Goal of the exercise
Write out exactly the lines of the entries below, from the first through the line containing "slew_margin: 20", and nothing beyond them.

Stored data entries
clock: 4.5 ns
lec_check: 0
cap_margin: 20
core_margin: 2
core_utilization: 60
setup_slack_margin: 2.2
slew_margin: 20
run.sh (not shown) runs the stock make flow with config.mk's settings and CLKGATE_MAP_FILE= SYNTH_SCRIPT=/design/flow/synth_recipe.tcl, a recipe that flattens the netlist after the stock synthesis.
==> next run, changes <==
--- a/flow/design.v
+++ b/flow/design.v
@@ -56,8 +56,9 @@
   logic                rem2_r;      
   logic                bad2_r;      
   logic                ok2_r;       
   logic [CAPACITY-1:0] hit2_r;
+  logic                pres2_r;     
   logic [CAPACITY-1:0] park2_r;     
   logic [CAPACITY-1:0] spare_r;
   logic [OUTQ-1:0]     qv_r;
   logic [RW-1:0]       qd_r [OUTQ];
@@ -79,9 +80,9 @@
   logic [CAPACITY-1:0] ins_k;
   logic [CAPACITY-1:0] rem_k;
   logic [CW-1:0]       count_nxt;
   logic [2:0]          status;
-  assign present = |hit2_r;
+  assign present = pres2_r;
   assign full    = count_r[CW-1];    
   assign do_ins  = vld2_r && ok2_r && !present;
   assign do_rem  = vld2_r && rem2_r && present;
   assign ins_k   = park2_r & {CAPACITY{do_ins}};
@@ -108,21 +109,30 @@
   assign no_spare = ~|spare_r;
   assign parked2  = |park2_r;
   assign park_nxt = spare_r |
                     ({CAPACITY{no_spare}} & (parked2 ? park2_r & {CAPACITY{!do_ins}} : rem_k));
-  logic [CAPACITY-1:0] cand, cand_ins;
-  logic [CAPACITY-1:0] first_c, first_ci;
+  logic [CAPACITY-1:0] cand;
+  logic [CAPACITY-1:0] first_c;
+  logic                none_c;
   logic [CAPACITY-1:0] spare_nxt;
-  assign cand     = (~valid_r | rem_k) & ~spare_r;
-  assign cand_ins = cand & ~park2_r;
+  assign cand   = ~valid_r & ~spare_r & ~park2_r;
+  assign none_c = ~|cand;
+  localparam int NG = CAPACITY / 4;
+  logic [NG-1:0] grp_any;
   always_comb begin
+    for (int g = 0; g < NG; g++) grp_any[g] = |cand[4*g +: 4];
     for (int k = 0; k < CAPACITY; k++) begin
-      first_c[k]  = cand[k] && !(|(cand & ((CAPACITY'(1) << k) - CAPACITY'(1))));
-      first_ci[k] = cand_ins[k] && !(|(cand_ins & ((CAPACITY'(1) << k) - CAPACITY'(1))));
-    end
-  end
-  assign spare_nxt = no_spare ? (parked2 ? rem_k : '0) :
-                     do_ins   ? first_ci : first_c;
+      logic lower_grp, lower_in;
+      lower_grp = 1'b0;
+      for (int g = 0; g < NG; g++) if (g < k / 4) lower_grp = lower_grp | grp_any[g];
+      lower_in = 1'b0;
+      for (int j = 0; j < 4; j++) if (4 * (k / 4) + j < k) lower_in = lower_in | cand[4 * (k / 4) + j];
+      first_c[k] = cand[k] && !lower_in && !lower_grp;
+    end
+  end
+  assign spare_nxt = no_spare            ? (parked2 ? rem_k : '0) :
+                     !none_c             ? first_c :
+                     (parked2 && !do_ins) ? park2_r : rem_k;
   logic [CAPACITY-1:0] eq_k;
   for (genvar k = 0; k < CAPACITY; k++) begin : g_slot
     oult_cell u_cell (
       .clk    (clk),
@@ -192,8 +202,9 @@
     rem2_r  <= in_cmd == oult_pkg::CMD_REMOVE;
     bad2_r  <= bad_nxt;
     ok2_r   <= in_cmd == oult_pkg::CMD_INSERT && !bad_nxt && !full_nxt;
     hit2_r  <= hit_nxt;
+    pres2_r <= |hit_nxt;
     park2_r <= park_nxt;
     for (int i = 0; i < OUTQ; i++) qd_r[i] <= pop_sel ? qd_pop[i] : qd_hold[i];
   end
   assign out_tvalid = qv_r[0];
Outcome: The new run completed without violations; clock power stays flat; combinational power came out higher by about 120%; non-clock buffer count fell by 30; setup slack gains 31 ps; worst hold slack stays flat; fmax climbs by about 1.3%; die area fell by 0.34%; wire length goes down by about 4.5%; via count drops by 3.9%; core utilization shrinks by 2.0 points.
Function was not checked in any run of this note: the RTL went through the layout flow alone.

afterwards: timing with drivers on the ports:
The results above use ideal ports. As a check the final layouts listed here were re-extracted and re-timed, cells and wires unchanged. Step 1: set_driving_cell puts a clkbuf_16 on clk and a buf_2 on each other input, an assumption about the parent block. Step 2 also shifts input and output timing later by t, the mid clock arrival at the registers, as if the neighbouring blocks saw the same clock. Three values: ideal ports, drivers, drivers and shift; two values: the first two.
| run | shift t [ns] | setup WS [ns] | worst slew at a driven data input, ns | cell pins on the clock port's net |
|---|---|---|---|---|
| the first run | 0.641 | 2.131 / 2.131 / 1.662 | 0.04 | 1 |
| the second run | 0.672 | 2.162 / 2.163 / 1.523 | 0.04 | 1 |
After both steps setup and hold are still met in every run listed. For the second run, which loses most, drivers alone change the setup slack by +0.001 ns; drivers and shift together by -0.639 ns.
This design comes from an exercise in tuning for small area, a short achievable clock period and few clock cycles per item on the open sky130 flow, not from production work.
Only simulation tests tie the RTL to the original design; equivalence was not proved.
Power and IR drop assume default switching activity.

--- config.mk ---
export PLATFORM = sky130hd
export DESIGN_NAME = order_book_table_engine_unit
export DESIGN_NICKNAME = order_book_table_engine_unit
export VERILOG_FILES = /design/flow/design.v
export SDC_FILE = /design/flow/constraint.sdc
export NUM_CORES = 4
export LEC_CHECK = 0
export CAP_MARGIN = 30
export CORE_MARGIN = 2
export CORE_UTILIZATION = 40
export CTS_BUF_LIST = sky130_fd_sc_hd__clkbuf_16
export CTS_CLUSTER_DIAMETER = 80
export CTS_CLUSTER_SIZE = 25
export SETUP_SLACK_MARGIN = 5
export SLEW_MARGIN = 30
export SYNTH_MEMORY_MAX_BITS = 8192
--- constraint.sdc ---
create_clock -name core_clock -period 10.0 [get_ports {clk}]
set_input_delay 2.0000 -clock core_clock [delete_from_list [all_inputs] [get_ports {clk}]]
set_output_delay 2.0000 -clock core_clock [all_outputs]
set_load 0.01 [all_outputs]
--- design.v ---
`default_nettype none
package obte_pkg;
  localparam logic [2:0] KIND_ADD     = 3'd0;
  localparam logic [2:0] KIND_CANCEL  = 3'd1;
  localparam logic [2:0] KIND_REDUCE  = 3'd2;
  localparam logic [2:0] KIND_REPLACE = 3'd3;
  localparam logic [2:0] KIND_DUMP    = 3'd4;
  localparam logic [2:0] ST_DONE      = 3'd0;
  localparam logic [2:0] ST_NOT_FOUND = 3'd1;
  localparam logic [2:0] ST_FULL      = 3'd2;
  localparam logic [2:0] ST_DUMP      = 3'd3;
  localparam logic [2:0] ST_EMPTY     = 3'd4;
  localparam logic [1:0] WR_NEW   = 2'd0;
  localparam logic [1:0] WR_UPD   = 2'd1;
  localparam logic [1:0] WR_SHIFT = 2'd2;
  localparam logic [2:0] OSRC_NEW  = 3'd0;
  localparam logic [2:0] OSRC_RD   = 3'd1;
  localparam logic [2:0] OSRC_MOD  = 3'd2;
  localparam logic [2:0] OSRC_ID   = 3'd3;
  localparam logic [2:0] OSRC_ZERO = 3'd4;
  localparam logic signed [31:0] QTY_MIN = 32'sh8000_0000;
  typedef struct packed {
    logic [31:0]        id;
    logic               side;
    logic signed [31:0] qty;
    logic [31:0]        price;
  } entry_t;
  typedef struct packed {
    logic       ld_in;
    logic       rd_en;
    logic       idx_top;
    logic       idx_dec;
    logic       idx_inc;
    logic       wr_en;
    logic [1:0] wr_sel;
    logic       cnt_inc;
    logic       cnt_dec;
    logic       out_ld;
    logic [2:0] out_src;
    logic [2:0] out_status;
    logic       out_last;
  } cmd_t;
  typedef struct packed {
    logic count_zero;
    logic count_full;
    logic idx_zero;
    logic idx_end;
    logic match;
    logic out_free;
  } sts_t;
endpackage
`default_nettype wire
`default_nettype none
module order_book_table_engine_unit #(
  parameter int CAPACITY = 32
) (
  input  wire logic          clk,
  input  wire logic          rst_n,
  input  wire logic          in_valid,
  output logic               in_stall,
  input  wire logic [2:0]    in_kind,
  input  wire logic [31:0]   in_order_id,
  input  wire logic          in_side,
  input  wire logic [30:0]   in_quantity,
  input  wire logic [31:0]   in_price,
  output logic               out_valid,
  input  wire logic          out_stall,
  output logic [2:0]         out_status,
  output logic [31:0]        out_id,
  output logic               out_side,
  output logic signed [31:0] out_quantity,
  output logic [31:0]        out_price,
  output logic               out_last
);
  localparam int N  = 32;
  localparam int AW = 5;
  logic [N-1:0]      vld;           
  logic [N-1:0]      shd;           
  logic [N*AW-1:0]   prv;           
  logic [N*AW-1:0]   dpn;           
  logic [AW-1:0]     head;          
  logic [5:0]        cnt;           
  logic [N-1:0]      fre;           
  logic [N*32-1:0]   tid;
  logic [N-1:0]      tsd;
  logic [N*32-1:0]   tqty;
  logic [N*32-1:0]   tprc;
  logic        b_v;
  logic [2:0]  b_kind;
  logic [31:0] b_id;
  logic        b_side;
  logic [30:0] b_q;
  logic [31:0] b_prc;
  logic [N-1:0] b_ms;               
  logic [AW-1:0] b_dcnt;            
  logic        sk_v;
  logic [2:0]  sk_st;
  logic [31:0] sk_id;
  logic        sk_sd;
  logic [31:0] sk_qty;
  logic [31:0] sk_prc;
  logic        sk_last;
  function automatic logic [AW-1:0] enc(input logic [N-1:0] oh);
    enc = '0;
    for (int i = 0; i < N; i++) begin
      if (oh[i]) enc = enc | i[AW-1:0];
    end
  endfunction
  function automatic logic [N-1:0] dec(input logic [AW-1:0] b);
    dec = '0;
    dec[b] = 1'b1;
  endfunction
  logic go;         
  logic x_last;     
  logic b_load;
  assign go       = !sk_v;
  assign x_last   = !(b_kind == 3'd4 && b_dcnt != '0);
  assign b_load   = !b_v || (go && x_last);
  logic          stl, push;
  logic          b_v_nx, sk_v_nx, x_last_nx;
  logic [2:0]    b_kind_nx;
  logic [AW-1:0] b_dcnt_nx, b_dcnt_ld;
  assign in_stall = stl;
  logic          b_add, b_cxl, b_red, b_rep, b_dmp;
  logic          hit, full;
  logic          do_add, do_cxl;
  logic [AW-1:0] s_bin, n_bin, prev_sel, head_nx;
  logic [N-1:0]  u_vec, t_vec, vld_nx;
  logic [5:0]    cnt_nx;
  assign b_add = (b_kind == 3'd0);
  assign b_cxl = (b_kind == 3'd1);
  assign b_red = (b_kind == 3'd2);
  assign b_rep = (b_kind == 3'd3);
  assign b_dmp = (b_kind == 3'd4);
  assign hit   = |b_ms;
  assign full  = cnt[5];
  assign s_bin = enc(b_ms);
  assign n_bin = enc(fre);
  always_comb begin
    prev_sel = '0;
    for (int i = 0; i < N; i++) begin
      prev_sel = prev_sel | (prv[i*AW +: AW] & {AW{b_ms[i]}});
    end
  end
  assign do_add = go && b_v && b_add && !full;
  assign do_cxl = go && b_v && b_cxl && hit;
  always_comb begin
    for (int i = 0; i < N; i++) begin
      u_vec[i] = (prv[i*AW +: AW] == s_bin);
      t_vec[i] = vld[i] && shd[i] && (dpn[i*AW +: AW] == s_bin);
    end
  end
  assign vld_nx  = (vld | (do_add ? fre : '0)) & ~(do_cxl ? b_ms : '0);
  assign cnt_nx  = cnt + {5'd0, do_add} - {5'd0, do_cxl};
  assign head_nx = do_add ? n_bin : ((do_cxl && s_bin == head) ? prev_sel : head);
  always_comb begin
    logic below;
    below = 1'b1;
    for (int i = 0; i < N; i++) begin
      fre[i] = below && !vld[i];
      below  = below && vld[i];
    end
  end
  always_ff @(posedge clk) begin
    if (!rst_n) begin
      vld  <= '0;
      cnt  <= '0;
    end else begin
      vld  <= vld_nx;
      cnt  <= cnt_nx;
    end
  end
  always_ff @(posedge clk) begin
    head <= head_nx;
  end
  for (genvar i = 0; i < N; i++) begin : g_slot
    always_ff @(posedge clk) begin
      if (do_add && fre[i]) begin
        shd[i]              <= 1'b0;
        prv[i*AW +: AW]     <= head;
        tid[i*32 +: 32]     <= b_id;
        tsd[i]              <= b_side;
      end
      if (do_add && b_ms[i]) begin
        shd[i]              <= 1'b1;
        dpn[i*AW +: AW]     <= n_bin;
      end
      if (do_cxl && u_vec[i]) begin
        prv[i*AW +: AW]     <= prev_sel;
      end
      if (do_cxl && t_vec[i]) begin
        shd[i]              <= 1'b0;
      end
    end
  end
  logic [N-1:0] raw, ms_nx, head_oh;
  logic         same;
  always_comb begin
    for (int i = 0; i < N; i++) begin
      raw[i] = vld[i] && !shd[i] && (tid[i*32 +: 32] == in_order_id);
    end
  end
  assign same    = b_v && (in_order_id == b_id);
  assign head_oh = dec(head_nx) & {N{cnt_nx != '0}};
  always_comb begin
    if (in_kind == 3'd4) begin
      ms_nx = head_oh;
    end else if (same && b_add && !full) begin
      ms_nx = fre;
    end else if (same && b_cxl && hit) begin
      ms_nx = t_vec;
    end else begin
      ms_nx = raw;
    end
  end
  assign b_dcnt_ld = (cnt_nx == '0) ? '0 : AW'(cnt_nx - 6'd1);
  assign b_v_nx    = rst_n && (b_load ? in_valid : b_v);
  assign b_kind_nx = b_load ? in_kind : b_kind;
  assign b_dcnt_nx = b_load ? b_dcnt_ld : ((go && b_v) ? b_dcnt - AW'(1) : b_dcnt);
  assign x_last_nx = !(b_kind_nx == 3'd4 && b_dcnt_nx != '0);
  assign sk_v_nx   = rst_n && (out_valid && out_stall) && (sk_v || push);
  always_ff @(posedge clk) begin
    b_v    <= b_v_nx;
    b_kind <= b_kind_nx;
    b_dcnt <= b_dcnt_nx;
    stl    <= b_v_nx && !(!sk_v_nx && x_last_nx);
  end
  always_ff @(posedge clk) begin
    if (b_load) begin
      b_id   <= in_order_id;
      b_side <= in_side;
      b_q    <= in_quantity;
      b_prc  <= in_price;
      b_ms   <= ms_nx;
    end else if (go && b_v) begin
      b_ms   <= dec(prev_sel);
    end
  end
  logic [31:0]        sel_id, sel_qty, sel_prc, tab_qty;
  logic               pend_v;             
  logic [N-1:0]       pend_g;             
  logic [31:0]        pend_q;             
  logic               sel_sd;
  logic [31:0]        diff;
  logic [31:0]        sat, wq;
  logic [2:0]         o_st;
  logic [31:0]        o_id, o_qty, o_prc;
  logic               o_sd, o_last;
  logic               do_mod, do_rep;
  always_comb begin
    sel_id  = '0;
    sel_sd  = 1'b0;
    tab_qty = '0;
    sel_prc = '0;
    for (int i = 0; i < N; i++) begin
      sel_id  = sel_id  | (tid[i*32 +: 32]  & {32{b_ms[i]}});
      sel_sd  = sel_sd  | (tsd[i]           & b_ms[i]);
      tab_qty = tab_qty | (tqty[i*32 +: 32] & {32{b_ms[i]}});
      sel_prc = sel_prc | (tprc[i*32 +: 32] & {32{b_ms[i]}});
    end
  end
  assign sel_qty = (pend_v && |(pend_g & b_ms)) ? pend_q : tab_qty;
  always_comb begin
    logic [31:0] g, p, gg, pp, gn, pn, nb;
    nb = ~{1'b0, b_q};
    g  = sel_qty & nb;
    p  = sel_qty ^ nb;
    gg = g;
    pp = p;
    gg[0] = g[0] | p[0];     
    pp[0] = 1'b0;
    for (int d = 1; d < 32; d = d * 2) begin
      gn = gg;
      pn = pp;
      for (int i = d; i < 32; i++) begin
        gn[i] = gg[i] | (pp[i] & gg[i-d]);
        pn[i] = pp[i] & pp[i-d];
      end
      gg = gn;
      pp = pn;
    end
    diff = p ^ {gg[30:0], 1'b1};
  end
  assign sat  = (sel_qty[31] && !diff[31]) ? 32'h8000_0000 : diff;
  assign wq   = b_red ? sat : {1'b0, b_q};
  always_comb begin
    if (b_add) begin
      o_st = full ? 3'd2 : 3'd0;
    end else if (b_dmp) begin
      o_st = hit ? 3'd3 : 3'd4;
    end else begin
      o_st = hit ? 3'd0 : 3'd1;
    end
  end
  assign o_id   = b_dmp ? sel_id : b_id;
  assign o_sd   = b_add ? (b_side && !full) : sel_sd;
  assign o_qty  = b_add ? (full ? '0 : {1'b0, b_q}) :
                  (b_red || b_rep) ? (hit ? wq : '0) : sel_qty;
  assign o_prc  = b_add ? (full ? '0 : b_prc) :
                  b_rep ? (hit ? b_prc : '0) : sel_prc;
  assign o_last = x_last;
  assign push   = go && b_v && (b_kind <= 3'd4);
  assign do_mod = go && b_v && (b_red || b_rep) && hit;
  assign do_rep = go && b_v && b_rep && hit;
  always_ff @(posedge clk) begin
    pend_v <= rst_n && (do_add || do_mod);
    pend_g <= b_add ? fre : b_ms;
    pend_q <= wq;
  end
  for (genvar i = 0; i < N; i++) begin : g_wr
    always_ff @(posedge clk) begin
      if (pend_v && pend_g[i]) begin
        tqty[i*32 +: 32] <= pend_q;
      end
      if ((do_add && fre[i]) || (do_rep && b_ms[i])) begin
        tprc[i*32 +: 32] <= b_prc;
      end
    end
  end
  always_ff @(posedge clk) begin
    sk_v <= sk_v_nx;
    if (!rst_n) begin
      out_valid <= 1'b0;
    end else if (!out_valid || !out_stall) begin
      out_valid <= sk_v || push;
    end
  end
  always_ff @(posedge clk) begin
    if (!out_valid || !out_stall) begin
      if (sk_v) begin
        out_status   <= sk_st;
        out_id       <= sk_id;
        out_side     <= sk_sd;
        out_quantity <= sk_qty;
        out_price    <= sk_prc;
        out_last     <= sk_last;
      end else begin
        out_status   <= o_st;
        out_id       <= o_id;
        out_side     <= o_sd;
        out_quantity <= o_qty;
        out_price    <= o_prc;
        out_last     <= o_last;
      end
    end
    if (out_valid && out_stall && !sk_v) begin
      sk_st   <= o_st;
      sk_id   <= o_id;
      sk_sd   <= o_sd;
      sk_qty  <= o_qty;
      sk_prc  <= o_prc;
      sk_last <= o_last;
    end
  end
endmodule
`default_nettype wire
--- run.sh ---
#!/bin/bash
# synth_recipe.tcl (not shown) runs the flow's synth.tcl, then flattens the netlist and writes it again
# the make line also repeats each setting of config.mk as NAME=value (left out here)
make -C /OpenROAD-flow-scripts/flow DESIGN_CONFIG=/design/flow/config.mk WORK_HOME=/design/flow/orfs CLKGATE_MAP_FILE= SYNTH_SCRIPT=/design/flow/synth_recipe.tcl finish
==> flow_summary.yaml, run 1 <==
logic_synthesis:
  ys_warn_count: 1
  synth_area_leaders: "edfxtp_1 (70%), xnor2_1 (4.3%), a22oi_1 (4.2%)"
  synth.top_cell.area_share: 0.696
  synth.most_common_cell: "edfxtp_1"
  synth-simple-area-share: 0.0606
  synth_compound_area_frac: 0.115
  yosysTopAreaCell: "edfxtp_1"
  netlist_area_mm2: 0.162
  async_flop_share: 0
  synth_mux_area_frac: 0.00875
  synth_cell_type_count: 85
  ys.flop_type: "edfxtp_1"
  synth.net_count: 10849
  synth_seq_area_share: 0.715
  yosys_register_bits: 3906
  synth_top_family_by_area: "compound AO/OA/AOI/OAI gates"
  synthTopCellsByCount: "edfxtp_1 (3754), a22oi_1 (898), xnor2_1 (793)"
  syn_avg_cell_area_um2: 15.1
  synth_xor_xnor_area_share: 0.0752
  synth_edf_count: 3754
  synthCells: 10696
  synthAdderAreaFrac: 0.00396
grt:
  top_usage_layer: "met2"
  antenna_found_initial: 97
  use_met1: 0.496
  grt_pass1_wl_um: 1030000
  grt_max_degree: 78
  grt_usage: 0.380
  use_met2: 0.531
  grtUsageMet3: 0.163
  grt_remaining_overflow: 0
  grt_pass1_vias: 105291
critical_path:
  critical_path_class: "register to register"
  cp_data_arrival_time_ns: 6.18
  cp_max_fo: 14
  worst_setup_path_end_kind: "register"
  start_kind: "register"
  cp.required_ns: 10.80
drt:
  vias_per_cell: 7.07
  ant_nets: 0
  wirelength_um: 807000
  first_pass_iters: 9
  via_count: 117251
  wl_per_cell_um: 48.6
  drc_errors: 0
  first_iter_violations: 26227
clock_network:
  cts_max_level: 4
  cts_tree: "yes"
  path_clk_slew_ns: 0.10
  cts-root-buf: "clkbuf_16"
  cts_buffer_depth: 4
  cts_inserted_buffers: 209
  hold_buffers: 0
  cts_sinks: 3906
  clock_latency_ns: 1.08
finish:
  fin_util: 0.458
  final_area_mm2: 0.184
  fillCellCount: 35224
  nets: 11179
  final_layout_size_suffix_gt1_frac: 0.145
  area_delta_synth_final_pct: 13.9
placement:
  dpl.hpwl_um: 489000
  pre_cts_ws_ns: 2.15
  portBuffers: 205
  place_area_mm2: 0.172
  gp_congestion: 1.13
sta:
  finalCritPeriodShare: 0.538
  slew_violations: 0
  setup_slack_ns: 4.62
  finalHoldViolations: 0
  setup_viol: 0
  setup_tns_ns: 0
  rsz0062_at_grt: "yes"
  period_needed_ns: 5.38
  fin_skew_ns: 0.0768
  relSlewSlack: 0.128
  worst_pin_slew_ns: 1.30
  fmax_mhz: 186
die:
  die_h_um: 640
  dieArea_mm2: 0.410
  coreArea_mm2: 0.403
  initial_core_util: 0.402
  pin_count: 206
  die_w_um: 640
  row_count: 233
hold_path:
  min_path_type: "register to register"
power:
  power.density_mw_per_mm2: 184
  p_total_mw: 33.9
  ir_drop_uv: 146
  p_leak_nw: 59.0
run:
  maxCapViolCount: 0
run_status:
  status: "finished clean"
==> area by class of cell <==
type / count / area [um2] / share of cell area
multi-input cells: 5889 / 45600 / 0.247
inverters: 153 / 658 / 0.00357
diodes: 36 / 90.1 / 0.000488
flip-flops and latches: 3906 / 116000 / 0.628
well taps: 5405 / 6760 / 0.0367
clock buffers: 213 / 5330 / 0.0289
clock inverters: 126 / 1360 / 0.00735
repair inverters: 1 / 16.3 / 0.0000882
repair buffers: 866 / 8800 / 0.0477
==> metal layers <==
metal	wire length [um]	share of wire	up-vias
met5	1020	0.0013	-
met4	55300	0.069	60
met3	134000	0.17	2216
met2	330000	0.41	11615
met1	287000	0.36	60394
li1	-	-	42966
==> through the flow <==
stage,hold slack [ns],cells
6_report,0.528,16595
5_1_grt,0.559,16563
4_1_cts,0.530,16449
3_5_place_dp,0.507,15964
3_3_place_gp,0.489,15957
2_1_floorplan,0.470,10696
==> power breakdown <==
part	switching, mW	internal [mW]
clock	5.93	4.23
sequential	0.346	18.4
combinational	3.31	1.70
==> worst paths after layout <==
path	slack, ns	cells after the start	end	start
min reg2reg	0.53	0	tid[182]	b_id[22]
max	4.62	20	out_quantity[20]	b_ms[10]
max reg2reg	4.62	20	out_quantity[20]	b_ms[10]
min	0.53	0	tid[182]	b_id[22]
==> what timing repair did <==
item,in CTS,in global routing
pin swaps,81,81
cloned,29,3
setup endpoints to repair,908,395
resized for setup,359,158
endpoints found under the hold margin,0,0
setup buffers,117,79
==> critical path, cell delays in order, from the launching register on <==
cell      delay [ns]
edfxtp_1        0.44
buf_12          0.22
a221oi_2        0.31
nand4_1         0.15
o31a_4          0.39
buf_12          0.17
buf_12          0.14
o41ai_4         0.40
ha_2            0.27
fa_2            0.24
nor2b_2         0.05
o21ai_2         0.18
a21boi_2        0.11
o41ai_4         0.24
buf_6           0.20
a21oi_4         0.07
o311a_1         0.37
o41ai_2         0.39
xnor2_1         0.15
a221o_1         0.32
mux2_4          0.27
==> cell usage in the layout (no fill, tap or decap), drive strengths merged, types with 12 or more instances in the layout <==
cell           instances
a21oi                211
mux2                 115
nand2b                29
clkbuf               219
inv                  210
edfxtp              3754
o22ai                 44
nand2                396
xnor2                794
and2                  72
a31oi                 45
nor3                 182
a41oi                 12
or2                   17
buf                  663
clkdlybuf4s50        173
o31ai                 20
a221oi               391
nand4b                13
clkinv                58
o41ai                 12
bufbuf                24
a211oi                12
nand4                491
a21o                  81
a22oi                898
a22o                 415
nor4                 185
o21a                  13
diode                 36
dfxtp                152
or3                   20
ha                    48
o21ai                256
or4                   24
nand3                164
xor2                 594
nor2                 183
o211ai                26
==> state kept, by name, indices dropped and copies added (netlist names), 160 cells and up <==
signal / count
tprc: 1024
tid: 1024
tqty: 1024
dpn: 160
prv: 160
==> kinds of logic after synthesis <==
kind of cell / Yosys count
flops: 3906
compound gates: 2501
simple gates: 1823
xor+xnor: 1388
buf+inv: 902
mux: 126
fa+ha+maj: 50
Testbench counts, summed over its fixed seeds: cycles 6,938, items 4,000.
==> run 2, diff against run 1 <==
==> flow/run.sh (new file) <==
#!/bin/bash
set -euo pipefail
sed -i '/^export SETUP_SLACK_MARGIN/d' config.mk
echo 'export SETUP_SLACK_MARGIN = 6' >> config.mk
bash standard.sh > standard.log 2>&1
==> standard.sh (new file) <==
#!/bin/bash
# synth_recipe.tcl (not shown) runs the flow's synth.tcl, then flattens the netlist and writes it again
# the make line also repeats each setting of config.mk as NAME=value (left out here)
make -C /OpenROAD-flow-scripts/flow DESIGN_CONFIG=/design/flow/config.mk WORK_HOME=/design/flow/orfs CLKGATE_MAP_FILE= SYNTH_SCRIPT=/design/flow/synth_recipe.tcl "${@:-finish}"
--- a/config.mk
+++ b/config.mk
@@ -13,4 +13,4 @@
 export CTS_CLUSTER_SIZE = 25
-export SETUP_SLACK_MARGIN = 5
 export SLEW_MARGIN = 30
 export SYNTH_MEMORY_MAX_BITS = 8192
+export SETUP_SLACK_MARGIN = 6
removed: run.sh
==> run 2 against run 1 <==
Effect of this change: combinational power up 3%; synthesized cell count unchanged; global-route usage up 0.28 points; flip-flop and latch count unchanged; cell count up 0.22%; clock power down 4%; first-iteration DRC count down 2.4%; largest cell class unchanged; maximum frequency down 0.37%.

Result of this task
clock: 4.5 ns
lec_check: 0
cap_margin: 20
core_margin: 2
core_utilization: 60
setup_slack_margin: 2.2
slew_margin: 20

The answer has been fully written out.